▶ [AIM OF THE EXERCISE]: Reproduce only the top of the records, down to and including the line containing "export DESIGN_NAME = giwp_port".

(Collected data entries)
File: config.mk
export PLATFORM = sky130hd
export DESIGN_NAME = fspg_top
export DESIGN_NICKNAME = d
export VERILOG_FILES = /design/src/fspg_pkg.sv /design/src/fspg_pix_if.sv /design/src/fspg_top.sv /design/src/fspg_frame_stats.sv /design/src/fspg_grabber.sv
export SDC_FILE = /design/constraint.sdc
export NUM_CORES = 1
export LEC_CHECK = 0
export ABC_AREA = 1
export BUFFER_PORTS_ARGS = -buffer_cell sky130_fd_sc_hd__buf_2
export CAP_MARGIN = 10
export CORE_UTILIZATION = 25
export DETAILED_ROUTE_END_ITERATION = 8
export GPL_ROUTABILITY_DRIVEN = 0
export PLACE_DENSITY_LB_ADDON = 0.08
export REMOVE_ABC_BUFFERS = 1
export SLEW_MARGIN = 10
export SYNTH_ARGS = -nofsm -noshare
export SYNTH_HDL_FRONTEND = slang
export SYNTH_SLANG_ARGS = --single-unit
File: constraint.sdc
create_clock -name i_sys_clk -period 4.5 [get_ports i_sys_clk]
set_input_delay 0.675 -clock i_sys_clk [delete_from_list [all_inputs] [get_ports i_sys_clk]]
set_output_delay 0.675 -clock i_sys_clk [all_outputs]
set_load 0.01 [all_outputs]
<file path="config.mk">
export PLATFORM = sky130hd
export DESIGN_NAME = giwp_port
export DESIGN_NICKNAME = d
export VERILOG_FILES = /design/src/giwp_pkg.sv /design/src/giwp_port.sv
export SDC_FILE = /design/constraint.sdc
export NUM_CORES = 1
export LEC_CHECK = 0
export BUFFER_PORTS_ARGS = -buffer_cell sky130_fd_sc_hd__buf_4
export CAP_MARGIN = 15
export CORE_MARGIN = 2
export CORE_UTILIZATION = 35
export DETAILED_ROUTE_END_ITERATION = 7
export GPL_TIMING_DRIVEN = 0
export PLACE_DENSITY_LB_ADDON = 0.3
export SYNTH_ARGS = -nofsm -noshare
export SYNTH_HDL_FRONTEND = slang
export SYNTH_SLANG_ARGS = --single-unit
</file>
<file path="constraint.sdc">
create_clock -name mclk -period 14.5 [get_ports mclk]
set_input_delay 0.725 -clock mclk [delete_from_list [all_inputs] [get_ports mclk]]
set_output_delay 0.725 -clock mclk [all_outputs]
set_load 0.005 [all_outputs]
</file>
<file path="src/giwp_pkg.sv">
/*
 * Constants for the interrupt and wake capable port: register offsets,
 * reset values, pin count and the open-drain pin mask.
 * Assumes a byte-addressed APB slave with one 32-bit word per register.
 */
package giwp_pkg;

	localparam int unsigned PIN_COUNT = 32;
	localparam int unsigned ADDR_W    = 8;

	// ------------------------------------------------------------------
	// Register offsets (byte addresses)
	// ------------------------------------------------------------------
	localparam logic [7:0] OFF_PORT_ENABLE      = 8'h00;
	localparam logic [7:0] OFF_PORT_ENABLE_SET  = 8'h04;
	localparam logic [7:0] OFF_PORT_ENABLE_CLR  = 8'h08;
	localparam logic [7:0] OFF_OUTPUT_ENABLE    = 8'h0C;
	localparam logic [7:0] OFF_OUTPUT_ENABLE_SET = 8'h10;
	localparam logic [7:0] OFF_OUTPUT_ENABLE_CLR = 8'h14;
	localparam logic [7:0] OFF_OUTPUT_DATA      = 8'h18;
	localparam logic [7:0] OFF_OUTPUT_SET       = 8'h1C;
	localparam logic [7:0] OFF_OUTPUT_CLEAR     = 8'h20;
	localparam logic [7:0] OFF_PIN_INPUT        = 8'h24;
	localparam logic [7:0] OFF_IRQ_TRIGGER_MODE = 8'h28;
	localparam logic [7:0] OFF_IRQ_POLARITY     = 8'h2C;
	localparam logic [7:0] OFF_IRQ_CHANNEL_SEL  = 8'h30;
	localparam logic [7:0] OFF_IRQ_ENABLE       = 8'h34;
	localparam logic [7:0] OFF_IRQ_ENABLE_SET   = 8'h38;
	localparam logic [7:0] OFF_IRQ_ENABLE_CLEAR = 8'h3C;
	localparam logic [7:0] OFF_IRQ_STATUS_A     = 8'h40;
	localparam logic [7:0] OFF_IRQ_STATUS_B     = 8'h44;
	localparam logic [7:0] OFF_IRQ_CLEAR        = 8'h48;
	localparam logic [7:0] OFF_WAKE_ENABLE      = 8'h4C;
	localparam logic [7:0] OFF_WAKE_ENABLE_SET  = 8'h50;
	localparam logic [7:0] OFF_WAKE_ENABLE_CLEAR = 8'h54;
	localparam logic [7:0] OFF_OPEN_DRAIN_SEL   = 8'h58;

	// ------------------------------------------------------------------
	// Reset values and masks
	// ------------------------------------------------------------------
	localparam logic [31:0] RST_ZERO          = 32'h0000_0000;
	localparam logic [31:0] RST_PORT_ENABLE   = 32'hFF00_FFFF;
	localparam logic [31:0] OPEN_DRAIN_MASK   = 32'h0000_FFFF;

endpackage

</file>
<file path="src/giwp_port.sv">
/*
 * Interrupt and wake capable 32-pin port with APB register access.
 * Assumes pins are already synchronous to mclk, and an APB master that
 * holds each request until pready is seen high in the access phase.
 */
// The APB register port was decided locally.
`timescale 1ns/100ps
`default_nettype none

// Contract
// - Output-clear write clears written-one output bits
// - Pin-input register returns live pin levels
// - Trigger-mode bit: zero level, one edge
// - Polarity bit: zero falling/low, one rising/high
// - Channel-select bit one routes to channel B
// - Enable gates only pending set, not output
// - Enable set/clear registers, write-only, one-bits act
// - Status A/B show pending, cleared only by clear
// - Irq-clear clears pending and edge detector flops
// - Wake-enabled pin edge of polarity raises wake
// - Wake-enable set/clear registers, write-only
// - Open-drain only on pins 15..0, first port
// - Drive data only when enable and output-enable
// - Output-enable cleared tri-states, input still readable
// - Enables and data writable direct or set/clear
// - Interrupts independent of enable and output-enable
// - Irq-clear re-arms rising and falling edge flops
// - Edge detectors latch pin transitions
// - Wake independent of port and output enables
// - Channels A and B are separate request lines
// - Register bit n maps to pin n
// - All bits reset to zero unless specified
module giwp_port #(
	parameter bit          FIRST_PORT     = 1'b1,
	parameter logic [31:0] PORT_EN_RESET  = giwp_pkg::RST_PORT_ENABLE
) (
	input  wire logic        mclk,
	input  wire logic        rst,
	input  wire logic        psel,
	input  wire logic        penable,
	input  wire logic        pwrite,
	input  wire logic [7:0]  paddr,
	input  wire logic [31:0] pwdata,
	input  wire logic [3:0]  pstrb,
	output logic             pready,
	output logic [31:0]      prdata,
	output logic             pslverr,
	input  wire logic [31:0] pinIn,
	output logic [31:0]      pinOut,
	output logic [31:0]      pinOe,
	output logic             irqChanA,
	output logic             irqChanB,
	output logic             wakeReq
);

	// ------------------------------------------------------------------
	// Bus decode
	// ------------------------------------------------------------------
	logic [31:0] portEn_r;
	logic [31:0] outEn_r;
	logic [31:0] outData_r;
	logic [31:0] trigMode_r;
	logic [31:0] polarity_r;
	logic [31:0] chanSel_r;
	logic [31:0] irqEn_r;
	logic [31:0] wakeEn_r;
	logic [31:0] openDrain_r;
	logic [31:0] pending_r;
	logic [31:0] riseDet_r;
	logic [31:0] fallDet_r;
	logic [31:0] pinPrev_r;
	logic [31:0] prdata_r;
	logic [31:0] pinOut_r;
	logic [31:0] pinOe_r;
	logic        wakeReq_r;

	wire setupPh = psel & ~penable;
	wire accessPh = psel & penable;
	wire wrAcc = accessPh & pwrite;

	wire hEn     = paddr == giwp_pkg::OFF_PORT_ENABLE;
	wire hEnSet  = paddr == giwp_pkg::OFF_PORT_ENABLE_SET;
	wire hEnClr  = paddr == giwp_pkg::OFF_PORT_ENABLE_CLR;
	wire hOe     = paddr == giwp_pkg::OFF_OUTPUT_ENABLE;
	wire hOeSet  = paddr == giwp_pkg::OFF_OUTPUT_ENABLE_SET;
	wire hOeClr  = paddr == giwp_pkg::OFF_OUTPUT_ENABLE_CLR;
	wire hOut    = paddr == giwp_pkg::OFF_OUTPUT_DATA;
	wire hOutSet = paddr == giwp_pkg::OFF_OUTPUT_SET;
	wire hOutClr = paddr == giwp_pkg::OFF_OUTPUT_CLEAR;
	wire hPin    = paddr == giwp_pkg::OFF_PIN_INPUT;
	wire hMode   = paddr == giwp_pkg::OFF_IRQ_TRIGGER_MODE;
	wire hPol    = paddr == giwp_pkg::OFF_IRQ_POLARITY;
	wire hSel    = paddr == giwp_pkg::OFF_IRQ_CHANNEL_SEL;
	wire hIen    = paddr == giwp_pkg::OFF_IRQ_ENABLE;
	wire hIenSet = paddr == giwp_pkg::OFF_IRQ_ENABLE_SET;
	wire hIenClr = paddr == giwp_pkg::OFF_IRQ_ENABLE_CLEAR;
	wire hStA    = paddr == giwp_pkg::OFF_IRQ_STATUS_A;
	wire hStB    = paddr == giwp_pkg::OFF_IRQ_STATUS_B;
	wire hIclr   = paddr == giwp_pkg::OFF_IRQ_CLEAR;
	wire hWk     = paddr == giwp_pkg::OFF_WAKE_ENABLE;
	wire hWkSet  = paddr == giwp_pkg::OFF_WAKE_ENABLE_SET;
	wire hWkClr  = paddr == giwp_pkg::OFF_WAKE_ENABLE_CLEAR;
	wire hOd     = paddr == giwp_pkg::OFF_OPEN_DRAIN_SEL;

	wire mapped = hEn | hEnSet | hEnClr | hOe | hOeSet | hOeClr | hOut
		| hOutSet | hOutClr | hPin | hMode | hPol | hSel | hIen | hIenSet
		| hIenClr | hStA | hStB | hIclr | hWk | hWkSet | hWkClr | hOd;

	// Byte strobes; a write with no strobe changes nothing
	wire [31:0] laneMask = {{8{pstrb[3]}}, {8{pstrb[2]}},
		{8{pstrb[1]}}, {8{pstrb[0]}}};
	wire [31:0] wdM = pwdata & laneMask;

	function automatic logic [31:0] mergeWr(input logic [31:0] old,
		input logic [31:0] data, input logic [31:0] mask);
		mergeWr = (old & ~mask) | (data & mask);
	endfunction

	// ------------------------------------------------------------------
	// Port enable, output enable, output data
	// ------------------------------------------------------------------
	wire [31:0] portEn_nxt = hEn ? mergeWr(portEn_r, pwdata, laneMask)
		: hEnSet ? (portEn_r | wdM)
		: hEnClr ? (portEn_r & ~wdM) : portEn_r;
	wire [31:0] outEn_nxt = hOe ? mergeWr(outEn_r, pwdata, laneMask)
		: hOeSet ? (outEn_r | wdM)
		: hOeClr ? (outEn_r & ~wdM) : outEn_r;
	wire [31:0] outData_nxt = hOut ? mergeWr(outData_r, pwdata, laneMask)
		: hOutSet ? (outData_r | wdM)
		: hOutClr ? (outData_r & ~wdM) : outData_r;

	always_ff @(posedge mclk or posedge rst)
		if (rst)
		begin
			portEn_r  <= PORT_EN_RESET;
			outEn_r   <= giwp_pkg::RST_ZERO;
			outData_r <= giwp_pkg::RST_ZERO;
		end
		else if (wrAcc)
		begin
			portEn_r  <= portEn_nxt;
			outEn_r   <= outEn_nxt;
			outData_r <= outData_nxt;
		end

	// ------------------------------------------------------------------
	// Interrupt and wake configuration
	// ------------------------------------------------------------------
	wire [31:0] irqEn_nxt = hIen ? mergeWr(irqEn_r, pwdata, laneMask)
		: hIenSet ? (irqEn_r | wdM)
		: hIenClr ? (irqEn_r & ~wdM) : irqEn_r;
	wire [31:0] wakeEn_nxt = hWk ? mergeWr(wakeEn_r, pwdata, laneMask)
		: hWkSet ? (wakeEn_r | wdM)
		: hWkClr ? (wakeEn_r & ~wdM) : wakeEn_r;

	always_ff @(posedge mclk or posedge rst)
		if (rst)
		begin
			trigMode_r  <= giwp_pkg::RST_ZERO;
			polarity_r  <= giwp_pkg::RST_ZERO;
			chanSel_r   <= giwp_pkg::RST_ZERO;
			irqEn_r     <= giwp_pkg::RST_ZERO;
			wakeEn_r    <= giwp_pkg::RST_ZERO;
			openDrain_r <= giwp_pkg::RST_ZERO;
		end
		else if (wrAcc)
		begin
			if (hMode)
				trigMode_r <= mergeWr(trigMode_r, pwdata, laneMask);
			if (hPol)
				polarity_r <= mergeWr(polarity_r, pwdata, laneMask);
			if (hSel)
				chanSel_r <= mergeWr(chanSel_r, pwdata, laneMask);
			if (hOd)
				openDrain_r <= mergeWr(openDrain_r, pwdata, laneMask);
			irqEn_r  <= irqEn_nxt;
			wakeEn_r <= wakeEn_nxt;
		end

	// ------------------------------------------------------------------
	// Edge detectors and pending flops
	// ------------------------------------------------------------------
	// Detection uses only pinIn, never the enables, so it runs for any
	// pin whatever its port function or direction.
	wire [31:0] clrBits  = (wrAcc & hIclr) ? wdM : 32'h0000_0000;
	wire [31:0] riseEdge = pinIn & ~pinPrev_r;
	wire [31:0] fallEdge = ~pinIn & pinPrev_r;
	wire [31:0] edgeSel  = (polarity_r & riseDet_r)
		| (~polarity_r & fallDet_r);
	wire [31:0] levelSel = (polarity_r & pinIn)
		| (~polarity_r & ~pinIn);
	wire [31:0] trigHit  = (trigMode_r & edgeSel)
		| (~trigMode_r & levelSel);
	wire [31:0] setPend  = trigHit & irqEn_r;

	// Set wins over clear so an edge in the clearing cycle is kept.
	always_ff @(posedge mclk or posedge rst)
		if (rst)
		begin
			pinPrev_r <= giwp_pkg::RST_ZERO;
			riseDet_r <= giwp_pkg::RST_ZERO;
			fallDet_r <= giwp_pkg::RST_ZERO;
			pending_r <= giwp_pkg::RST_ZERO;
		end
		else
		begin
			pinPrev_r <= pinIn;
			riseDet_r <= riseEdge | (riseDet_r & ~clrBits);
			fallDet_r <= fallEdge | (fallDet_r & ~clrBits);
			pending_r <= setPend | (pending_r & ~clrBits);
		end

	wire [31:0] statusA = pending_r & ~chanSel_r;
	wire [31:0] statusB = pending_r & chanSel_r;

	assign irqChanA = |statusA;
	assign irqChanB = |statusB;

	// ------------------------------------------------------------------
	// Wake request
	// ------------------------------------------------------------------
	// Wake looks only at latched edges, never at level mode.
	wire wakeReq_nxt = |(wakeEn_r & edgeSel);

	always_ff @(posedge mclk or posedge rst)
		if (rst)
			wakeReq_r <= 1'b0;
		else
			wakeReq_r <= wakeReq_nxt;

	assign wakeReq = wakeReq_r;

	// ------------------------------------------------------------------
	// Pin drivers
	// ------------------------------------------------------------------
	// Open drain only exists on the low half of the first instance;
	// there a one releases the pin rather than driving it high.
	wire [31:0] odEff  = FIRST_PORT ? (openDrain_r & giwp_pkg::OPEN_DRAIN_MASK)
		: giwp_pkg::RST_ZERO;
	wire [31:0] drvEn  = portEn_r & outEn_r;
	wire [31:0] pinOe_nxt = drvEn & ~(odEff & outData_r);

	always_ff @(posedge mclk or posedge rst)
		if (rst)
		begin
			pinOut_r <= giwp_pkg::RST_ZERO;
			pinOe_r  <= giwp_pkg::RST_ZERO;
		end
		else
		begin
			pinOut_r <= outData_r;
			pinOe_r  <= pinOe_nxt;
		end

	assign pinOut = pinOut_r;
	assign pinOe  = pinOe_r;

	// ------------------------------------------------------------------
	// Read path
	// ------------------------------------------------------------------
	// Write-only registers read as zero.
	wire [31:0] rdMux =
		({32{hEn}}   & portEn_r)    |
		({32{hOe}}   & outEn_r)     |
		({32{hOut}}  & outData_r)   |
		({32{hPin}}  & pinIn)       |
		({32{hMode}} & trigMode_r)  |
		({32{hPol}}  & polarity_r)  |
		({32{hSel}}  & chanSel_r)   |
		({32{hIen}}  & irqEn_r)     |
		({32{hStA}}  & statusA)     |
		({32{hStB}}  & statusB)     |
		({32{hWk}}   & wakeEn_r)    |
		({32{hOd}}   & openDrain_r);

	// Read data is caught in the setup cycle so prdata is a flop output.
	always_ff @(posedge mclk or posedge rst)
		if (rst)
			prdata_r <= giwp_pkg::RST_ZERO;
		else if (setupPh & ~pwrite)
			prdata_r <= rdMux;

	assign prdata  = prdata_r;
	assign pready  = 1'b1;
	assign pslverr = accessPh & ~mapped;
endmodule

`default_nettype wire

</file>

▶ [TASK RESPONSE]:
File: config.mk
export PLATFORM = sky130hd
export DESIGN_NAME = fspg_top
export DESIGN_NICKNAME = d
export VERILOG_FILES = /design/src/fspg_pkg.sv /design/src/fspg_pix_if.sv /design/src/fspg_top.sv /design/src/fspg_frame_stats.sv /design/src/fspg_grabber.sv
export SDC_FILE = /design/constraint.sdc
export NUM_CORES = 1
export LEC_CHECK = 0
export ABC_AREA = 1
export BUFFER_PORTS_ARGS = -buffer_cell sky130_fd_sc_hd__buf_2
export CAP_MARGIN = 10
export CORE_UTILIZATION = 25
export DETAILED_ROUTE_END_ITERATION = 8
export GPL_ROUTABILITY_DRIVEN = 0
export PLACE_DENSITY_LB_ADDON = 0.08
export REMOVE_ABC_BUFFERS = 1
export SLEW_MARGIN = 10
export SYNTH_ARGS = -nofsm -noshare
export SYNTH_HDL_FRONTEND = slang
export SYNTH_SLANG_ARGS = --single-unit
File: constraint.sdc
create_clock -name i_sys_clk -period 4.5 [get_ports i_sys_clk]
set_input_delay 0.675 -clock i_sys_clk [delete_from_list [all_inputs] [get_ports i_sys_clk]]
set_output_delay 0.675 -clock i_sys_clk [all_outputs]
set_load 0.01 [all_outputs]
<file path="config.mk">
export PLATFORM = sky130hd
export DESIGN_NAME = giwp_port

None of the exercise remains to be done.